-- Opening Marker --

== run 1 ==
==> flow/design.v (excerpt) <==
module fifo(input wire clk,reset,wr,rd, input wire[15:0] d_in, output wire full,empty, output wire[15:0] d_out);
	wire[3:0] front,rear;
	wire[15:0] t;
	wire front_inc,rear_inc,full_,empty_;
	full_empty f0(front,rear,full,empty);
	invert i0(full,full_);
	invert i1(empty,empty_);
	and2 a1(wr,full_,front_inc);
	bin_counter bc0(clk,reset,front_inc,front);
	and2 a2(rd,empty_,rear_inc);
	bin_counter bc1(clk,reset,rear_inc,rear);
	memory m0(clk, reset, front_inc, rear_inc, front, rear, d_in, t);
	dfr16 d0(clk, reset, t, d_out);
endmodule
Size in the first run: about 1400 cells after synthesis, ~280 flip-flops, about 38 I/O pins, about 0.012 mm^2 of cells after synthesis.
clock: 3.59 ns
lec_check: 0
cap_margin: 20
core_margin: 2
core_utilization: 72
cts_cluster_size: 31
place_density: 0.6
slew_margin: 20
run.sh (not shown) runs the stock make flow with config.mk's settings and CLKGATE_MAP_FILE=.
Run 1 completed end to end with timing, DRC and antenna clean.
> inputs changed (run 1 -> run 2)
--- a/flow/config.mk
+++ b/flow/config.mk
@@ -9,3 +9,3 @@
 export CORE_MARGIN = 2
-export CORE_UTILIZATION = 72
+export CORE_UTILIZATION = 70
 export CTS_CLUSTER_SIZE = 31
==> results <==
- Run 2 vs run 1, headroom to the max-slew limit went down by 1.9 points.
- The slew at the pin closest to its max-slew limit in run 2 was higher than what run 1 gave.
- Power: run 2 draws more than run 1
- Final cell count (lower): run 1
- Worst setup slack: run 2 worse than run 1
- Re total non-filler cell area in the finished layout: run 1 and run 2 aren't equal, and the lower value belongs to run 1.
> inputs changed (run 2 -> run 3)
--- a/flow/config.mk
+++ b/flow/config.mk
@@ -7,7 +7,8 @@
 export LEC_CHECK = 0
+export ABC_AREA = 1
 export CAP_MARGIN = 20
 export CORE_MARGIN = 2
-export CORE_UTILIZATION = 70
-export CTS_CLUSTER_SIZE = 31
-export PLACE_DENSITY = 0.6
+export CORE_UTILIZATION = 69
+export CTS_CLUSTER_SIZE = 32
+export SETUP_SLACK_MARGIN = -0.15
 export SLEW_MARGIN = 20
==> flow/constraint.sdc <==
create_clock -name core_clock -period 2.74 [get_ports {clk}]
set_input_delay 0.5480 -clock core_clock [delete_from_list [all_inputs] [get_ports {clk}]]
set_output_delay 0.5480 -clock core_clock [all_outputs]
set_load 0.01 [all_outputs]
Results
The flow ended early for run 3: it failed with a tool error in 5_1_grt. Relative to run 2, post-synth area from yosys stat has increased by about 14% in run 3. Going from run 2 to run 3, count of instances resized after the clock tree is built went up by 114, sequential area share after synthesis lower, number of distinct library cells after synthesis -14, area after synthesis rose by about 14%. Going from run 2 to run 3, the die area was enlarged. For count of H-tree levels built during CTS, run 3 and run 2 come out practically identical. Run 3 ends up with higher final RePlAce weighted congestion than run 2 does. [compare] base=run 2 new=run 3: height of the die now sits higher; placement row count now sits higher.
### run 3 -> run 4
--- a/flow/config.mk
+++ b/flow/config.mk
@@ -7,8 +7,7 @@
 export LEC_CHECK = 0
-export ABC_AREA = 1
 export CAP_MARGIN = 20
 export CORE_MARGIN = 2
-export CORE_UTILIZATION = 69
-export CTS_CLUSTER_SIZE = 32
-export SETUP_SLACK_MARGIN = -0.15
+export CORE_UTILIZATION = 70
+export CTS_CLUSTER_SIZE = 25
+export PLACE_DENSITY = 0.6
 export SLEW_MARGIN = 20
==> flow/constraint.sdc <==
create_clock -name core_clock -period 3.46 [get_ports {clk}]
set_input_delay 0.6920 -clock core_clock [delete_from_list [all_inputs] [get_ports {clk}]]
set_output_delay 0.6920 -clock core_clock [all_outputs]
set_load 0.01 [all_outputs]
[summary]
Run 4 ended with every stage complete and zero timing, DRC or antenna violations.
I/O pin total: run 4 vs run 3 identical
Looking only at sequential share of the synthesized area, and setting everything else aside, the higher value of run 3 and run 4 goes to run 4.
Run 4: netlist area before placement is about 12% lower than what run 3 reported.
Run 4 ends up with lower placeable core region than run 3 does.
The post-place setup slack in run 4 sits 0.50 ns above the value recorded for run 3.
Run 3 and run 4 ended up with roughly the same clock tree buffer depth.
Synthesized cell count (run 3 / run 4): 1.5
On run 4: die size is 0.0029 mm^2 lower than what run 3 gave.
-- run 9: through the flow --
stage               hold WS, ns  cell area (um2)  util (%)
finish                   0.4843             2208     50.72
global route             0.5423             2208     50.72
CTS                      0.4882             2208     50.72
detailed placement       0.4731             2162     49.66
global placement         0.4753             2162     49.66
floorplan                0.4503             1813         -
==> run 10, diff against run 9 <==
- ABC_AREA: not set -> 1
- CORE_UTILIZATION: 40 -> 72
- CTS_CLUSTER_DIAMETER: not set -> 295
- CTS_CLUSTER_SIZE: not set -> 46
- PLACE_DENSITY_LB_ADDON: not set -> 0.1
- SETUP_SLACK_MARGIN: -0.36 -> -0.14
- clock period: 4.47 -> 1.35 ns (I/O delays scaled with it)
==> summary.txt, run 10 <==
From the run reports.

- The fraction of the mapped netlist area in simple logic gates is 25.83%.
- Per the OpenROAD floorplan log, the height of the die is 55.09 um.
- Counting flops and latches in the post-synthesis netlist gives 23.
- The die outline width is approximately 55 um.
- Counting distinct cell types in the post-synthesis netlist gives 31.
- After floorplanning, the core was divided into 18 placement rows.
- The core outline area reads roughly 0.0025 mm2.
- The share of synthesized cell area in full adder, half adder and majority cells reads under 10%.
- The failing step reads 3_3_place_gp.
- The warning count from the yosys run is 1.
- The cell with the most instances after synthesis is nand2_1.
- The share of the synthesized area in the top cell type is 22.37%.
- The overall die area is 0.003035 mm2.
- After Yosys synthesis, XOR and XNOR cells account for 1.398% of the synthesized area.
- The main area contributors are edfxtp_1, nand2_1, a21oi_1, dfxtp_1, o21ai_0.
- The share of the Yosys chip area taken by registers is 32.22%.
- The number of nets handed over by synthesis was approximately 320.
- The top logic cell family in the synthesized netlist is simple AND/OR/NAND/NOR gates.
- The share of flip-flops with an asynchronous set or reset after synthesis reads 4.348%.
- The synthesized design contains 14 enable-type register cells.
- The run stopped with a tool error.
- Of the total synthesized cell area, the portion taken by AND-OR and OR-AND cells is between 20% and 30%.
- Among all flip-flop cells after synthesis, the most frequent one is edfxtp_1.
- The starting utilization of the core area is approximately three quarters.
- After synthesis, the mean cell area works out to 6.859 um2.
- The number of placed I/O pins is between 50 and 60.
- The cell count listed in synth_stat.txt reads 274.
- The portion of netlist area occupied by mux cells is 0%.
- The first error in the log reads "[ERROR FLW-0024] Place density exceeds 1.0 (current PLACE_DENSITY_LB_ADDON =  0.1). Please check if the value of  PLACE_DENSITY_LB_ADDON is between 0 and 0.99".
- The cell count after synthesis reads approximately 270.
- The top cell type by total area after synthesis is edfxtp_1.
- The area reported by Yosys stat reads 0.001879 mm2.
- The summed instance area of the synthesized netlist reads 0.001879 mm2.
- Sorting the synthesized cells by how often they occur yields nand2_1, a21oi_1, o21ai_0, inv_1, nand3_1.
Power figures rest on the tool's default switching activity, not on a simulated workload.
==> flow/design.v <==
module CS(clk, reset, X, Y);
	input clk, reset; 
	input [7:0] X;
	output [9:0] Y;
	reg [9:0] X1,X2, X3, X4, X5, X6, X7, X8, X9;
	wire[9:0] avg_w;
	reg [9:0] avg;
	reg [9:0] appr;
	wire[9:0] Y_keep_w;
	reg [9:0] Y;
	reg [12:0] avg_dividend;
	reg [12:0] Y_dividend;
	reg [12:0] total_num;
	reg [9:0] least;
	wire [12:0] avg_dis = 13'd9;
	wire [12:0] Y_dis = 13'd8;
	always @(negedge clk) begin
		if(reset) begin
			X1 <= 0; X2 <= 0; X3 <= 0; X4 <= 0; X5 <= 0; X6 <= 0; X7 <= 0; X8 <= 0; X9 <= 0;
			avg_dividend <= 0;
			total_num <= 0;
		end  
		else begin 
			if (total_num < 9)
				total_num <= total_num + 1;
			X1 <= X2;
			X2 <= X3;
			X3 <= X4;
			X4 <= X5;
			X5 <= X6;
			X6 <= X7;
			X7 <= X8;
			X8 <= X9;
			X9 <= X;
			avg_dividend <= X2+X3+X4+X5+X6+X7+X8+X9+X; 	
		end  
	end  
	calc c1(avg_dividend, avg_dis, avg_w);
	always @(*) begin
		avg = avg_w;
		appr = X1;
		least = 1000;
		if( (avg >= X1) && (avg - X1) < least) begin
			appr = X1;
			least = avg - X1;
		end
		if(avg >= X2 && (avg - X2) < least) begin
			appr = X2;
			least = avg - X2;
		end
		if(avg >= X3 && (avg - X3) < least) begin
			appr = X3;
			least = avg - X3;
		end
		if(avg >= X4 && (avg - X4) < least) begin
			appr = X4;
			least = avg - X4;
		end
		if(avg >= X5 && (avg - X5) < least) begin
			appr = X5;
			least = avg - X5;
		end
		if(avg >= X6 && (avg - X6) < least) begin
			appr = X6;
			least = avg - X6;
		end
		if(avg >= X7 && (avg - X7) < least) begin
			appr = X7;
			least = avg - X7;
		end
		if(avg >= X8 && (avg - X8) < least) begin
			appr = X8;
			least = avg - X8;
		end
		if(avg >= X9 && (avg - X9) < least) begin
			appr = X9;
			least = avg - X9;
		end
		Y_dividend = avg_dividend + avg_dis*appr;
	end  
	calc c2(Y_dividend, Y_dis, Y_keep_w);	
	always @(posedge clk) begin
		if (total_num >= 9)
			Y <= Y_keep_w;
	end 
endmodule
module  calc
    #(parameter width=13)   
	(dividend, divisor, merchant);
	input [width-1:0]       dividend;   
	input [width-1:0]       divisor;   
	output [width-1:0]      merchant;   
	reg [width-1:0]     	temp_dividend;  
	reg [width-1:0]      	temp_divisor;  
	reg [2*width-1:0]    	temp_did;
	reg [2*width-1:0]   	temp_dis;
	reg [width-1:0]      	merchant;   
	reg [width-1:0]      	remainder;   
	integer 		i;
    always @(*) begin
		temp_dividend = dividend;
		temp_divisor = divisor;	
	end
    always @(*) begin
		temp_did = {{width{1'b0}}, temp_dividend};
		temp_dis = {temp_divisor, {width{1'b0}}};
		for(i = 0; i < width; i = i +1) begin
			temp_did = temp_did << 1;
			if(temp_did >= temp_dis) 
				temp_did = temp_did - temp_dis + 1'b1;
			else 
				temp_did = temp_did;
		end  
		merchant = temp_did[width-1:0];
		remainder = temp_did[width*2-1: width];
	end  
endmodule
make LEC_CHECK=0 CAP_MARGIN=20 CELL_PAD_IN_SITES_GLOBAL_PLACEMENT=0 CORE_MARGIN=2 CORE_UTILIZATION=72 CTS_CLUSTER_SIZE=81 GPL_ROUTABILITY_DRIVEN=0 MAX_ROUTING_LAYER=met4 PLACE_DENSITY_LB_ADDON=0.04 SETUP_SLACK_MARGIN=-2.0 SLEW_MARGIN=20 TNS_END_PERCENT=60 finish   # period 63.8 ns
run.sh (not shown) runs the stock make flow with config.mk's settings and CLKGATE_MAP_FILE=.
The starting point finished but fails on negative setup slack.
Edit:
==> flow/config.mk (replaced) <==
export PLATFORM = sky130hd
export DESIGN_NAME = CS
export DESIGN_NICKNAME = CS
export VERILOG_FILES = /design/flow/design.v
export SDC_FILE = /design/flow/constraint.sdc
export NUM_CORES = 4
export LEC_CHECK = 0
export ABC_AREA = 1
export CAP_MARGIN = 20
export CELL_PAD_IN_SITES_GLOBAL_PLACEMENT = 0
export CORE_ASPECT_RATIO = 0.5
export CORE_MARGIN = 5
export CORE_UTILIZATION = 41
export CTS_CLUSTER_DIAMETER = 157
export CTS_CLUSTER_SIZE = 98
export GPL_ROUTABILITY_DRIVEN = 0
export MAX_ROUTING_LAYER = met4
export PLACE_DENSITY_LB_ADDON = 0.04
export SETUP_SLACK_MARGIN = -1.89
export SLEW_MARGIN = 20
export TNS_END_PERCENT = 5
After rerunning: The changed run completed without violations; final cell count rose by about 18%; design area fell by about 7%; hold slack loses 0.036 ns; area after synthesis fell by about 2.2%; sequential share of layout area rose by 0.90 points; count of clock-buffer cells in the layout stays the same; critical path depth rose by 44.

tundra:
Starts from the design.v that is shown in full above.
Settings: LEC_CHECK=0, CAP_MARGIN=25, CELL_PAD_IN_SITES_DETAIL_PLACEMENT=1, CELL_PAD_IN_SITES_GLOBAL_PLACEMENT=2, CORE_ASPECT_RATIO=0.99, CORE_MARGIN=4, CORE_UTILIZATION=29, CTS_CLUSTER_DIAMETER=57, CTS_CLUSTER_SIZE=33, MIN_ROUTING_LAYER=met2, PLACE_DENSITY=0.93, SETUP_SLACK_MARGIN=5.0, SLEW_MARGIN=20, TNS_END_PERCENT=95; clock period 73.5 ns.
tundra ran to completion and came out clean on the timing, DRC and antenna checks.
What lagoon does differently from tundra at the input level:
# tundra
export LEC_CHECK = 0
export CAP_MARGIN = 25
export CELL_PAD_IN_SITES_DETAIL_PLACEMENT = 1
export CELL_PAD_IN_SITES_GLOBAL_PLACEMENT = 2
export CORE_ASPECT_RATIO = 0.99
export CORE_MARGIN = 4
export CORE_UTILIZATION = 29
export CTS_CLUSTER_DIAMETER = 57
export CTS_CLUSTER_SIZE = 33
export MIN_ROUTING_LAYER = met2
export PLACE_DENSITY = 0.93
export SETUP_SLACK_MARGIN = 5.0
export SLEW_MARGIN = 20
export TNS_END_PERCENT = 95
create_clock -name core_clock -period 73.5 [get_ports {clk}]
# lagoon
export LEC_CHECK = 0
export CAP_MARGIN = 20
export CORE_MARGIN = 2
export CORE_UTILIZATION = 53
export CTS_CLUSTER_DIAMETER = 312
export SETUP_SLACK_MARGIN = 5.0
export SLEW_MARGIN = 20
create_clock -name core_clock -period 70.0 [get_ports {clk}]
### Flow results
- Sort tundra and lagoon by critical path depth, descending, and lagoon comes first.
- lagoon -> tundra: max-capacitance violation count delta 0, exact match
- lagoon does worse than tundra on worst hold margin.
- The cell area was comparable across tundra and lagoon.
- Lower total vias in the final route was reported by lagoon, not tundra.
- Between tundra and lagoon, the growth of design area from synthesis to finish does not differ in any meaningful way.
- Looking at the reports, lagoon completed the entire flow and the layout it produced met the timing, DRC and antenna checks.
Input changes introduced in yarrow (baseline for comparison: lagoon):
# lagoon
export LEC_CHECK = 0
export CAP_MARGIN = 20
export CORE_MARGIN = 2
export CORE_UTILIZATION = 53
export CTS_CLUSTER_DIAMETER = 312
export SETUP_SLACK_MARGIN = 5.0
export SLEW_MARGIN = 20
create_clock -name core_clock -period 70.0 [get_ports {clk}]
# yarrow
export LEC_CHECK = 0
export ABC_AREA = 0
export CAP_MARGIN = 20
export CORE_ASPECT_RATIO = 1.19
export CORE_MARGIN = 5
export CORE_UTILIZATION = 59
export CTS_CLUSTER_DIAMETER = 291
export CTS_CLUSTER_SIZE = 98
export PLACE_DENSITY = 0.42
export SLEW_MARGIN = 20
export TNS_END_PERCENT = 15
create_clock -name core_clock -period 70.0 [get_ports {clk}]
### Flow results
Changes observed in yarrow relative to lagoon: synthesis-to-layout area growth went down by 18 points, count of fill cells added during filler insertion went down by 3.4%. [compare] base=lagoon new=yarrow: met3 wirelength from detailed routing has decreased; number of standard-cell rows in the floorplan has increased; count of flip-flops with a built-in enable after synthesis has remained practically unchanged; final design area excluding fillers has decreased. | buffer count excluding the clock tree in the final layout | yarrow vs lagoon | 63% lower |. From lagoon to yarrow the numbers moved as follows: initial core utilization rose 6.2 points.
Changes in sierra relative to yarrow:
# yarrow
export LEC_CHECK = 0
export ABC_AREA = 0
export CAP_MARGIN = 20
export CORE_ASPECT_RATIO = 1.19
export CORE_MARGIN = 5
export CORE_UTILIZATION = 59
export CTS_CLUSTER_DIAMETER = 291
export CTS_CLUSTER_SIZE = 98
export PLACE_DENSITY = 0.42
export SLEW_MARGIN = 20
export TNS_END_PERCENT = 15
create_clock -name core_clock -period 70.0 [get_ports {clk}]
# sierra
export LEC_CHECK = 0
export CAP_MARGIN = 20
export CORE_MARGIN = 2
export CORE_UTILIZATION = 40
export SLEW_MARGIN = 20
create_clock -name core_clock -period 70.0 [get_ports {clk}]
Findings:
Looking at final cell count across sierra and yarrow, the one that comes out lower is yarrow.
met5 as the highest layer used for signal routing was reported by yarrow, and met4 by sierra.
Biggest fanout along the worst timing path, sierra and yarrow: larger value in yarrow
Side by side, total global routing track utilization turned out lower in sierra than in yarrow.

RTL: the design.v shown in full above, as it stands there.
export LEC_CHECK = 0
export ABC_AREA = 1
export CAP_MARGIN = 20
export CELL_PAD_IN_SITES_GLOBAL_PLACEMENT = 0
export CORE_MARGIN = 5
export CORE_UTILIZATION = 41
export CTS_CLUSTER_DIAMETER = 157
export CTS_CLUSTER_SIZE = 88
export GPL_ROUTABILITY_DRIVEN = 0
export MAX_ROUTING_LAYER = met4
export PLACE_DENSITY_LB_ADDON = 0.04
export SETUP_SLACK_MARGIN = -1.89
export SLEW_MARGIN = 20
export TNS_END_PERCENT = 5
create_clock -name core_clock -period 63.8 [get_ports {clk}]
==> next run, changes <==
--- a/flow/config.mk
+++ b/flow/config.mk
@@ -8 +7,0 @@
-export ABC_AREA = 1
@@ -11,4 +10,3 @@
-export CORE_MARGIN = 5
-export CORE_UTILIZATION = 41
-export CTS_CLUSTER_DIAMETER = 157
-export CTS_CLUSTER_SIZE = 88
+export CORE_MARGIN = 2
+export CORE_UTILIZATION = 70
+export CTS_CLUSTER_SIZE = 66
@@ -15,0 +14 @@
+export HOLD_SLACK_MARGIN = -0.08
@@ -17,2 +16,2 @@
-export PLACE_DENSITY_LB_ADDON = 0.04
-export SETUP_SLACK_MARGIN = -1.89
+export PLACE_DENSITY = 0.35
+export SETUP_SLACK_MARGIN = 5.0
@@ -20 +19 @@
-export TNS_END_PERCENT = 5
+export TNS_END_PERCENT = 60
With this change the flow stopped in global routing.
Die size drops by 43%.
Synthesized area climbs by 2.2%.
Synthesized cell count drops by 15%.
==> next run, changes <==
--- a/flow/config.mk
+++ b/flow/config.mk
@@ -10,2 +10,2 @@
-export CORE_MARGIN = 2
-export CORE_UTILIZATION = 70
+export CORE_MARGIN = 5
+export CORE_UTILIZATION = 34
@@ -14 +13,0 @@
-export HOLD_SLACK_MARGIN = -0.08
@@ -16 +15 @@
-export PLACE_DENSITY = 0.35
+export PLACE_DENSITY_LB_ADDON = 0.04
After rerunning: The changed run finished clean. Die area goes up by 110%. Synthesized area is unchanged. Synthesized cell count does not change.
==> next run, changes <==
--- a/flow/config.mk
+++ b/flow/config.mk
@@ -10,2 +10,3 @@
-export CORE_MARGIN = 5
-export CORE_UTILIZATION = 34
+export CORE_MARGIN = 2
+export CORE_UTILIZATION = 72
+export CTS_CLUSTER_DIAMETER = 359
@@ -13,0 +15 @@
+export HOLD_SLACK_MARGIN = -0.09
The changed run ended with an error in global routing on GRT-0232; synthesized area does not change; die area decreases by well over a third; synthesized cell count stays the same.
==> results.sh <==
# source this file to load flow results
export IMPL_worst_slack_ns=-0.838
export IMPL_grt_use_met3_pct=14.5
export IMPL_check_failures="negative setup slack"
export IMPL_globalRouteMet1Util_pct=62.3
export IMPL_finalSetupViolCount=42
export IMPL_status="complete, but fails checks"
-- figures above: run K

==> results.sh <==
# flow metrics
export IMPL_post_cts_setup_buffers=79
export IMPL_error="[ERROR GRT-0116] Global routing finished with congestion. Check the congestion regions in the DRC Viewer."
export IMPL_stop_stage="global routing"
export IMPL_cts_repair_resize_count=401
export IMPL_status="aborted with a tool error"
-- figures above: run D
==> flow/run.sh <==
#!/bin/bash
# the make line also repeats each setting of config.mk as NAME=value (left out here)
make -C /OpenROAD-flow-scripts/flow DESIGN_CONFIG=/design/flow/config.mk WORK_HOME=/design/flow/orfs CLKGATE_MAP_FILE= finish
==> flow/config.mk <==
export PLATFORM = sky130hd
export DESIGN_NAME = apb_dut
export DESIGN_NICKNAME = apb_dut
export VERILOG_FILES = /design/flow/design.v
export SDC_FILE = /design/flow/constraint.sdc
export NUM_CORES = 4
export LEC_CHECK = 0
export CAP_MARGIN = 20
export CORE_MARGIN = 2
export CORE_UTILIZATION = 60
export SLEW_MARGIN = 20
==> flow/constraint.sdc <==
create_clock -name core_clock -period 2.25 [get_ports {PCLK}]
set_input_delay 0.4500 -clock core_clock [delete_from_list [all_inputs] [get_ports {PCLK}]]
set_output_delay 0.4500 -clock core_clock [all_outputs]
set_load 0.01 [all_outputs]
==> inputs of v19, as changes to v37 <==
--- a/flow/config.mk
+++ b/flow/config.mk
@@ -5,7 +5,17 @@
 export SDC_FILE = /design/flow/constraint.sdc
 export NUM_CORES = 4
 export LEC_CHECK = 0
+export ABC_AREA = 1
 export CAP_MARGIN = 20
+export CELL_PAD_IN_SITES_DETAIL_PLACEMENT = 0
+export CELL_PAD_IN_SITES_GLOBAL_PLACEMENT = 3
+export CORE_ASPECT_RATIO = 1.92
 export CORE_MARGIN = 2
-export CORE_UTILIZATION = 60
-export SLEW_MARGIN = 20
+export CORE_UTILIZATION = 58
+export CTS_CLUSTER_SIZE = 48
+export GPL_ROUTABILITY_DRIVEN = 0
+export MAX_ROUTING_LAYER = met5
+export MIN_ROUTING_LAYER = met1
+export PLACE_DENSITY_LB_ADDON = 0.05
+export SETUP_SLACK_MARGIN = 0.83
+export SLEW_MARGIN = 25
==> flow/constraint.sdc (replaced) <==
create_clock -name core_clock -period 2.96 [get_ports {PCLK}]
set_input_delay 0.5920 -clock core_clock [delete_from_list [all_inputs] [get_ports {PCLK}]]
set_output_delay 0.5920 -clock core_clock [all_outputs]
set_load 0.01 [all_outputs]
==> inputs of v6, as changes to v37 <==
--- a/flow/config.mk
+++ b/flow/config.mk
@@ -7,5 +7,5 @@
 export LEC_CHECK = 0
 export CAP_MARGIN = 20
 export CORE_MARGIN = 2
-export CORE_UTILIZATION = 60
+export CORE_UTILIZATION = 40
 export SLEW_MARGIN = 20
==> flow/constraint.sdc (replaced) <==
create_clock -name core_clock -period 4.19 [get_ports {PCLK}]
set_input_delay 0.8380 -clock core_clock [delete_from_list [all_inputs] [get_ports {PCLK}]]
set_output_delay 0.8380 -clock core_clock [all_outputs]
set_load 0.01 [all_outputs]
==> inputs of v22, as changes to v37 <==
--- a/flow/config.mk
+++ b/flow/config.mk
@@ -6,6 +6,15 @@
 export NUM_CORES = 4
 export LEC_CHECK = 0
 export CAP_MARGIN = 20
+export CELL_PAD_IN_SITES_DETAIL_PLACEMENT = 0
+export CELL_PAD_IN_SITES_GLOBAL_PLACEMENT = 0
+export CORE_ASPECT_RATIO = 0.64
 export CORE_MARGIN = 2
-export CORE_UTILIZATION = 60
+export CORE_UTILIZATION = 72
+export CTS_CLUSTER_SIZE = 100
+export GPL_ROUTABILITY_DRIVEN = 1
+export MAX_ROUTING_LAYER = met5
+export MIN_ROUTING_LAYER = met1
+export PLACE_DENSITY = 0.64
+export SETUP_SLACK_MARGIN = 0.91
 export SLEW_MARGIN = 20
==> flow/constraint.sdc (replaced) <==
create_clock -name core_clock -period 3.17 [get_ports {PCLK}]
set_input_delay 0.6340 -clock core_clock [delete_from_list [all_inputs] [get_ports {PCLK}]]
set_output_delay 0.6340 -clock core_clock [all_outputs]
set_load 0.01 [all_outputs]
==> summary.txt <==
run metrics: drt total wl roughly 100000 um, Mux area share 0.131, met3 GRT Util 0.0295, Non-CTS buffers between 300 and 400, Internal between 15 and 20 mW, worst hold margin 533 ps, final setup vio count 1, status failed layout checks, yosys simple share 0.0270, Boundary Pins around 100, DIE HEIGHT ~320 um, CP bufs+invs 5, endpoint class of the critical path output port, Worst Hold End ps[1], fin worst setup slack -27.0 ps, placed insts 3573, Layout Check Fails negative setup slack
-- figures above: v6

-- Closing Marker --

» What you should do: Copy all lines above where "portion" is present.

» Result of the task:
- Of the total synthesized cell area, the portion taken by AND-OR and OR-AND cells is between 20% and 30%.
- The portion of netlist area occupied by mux cells is 0%.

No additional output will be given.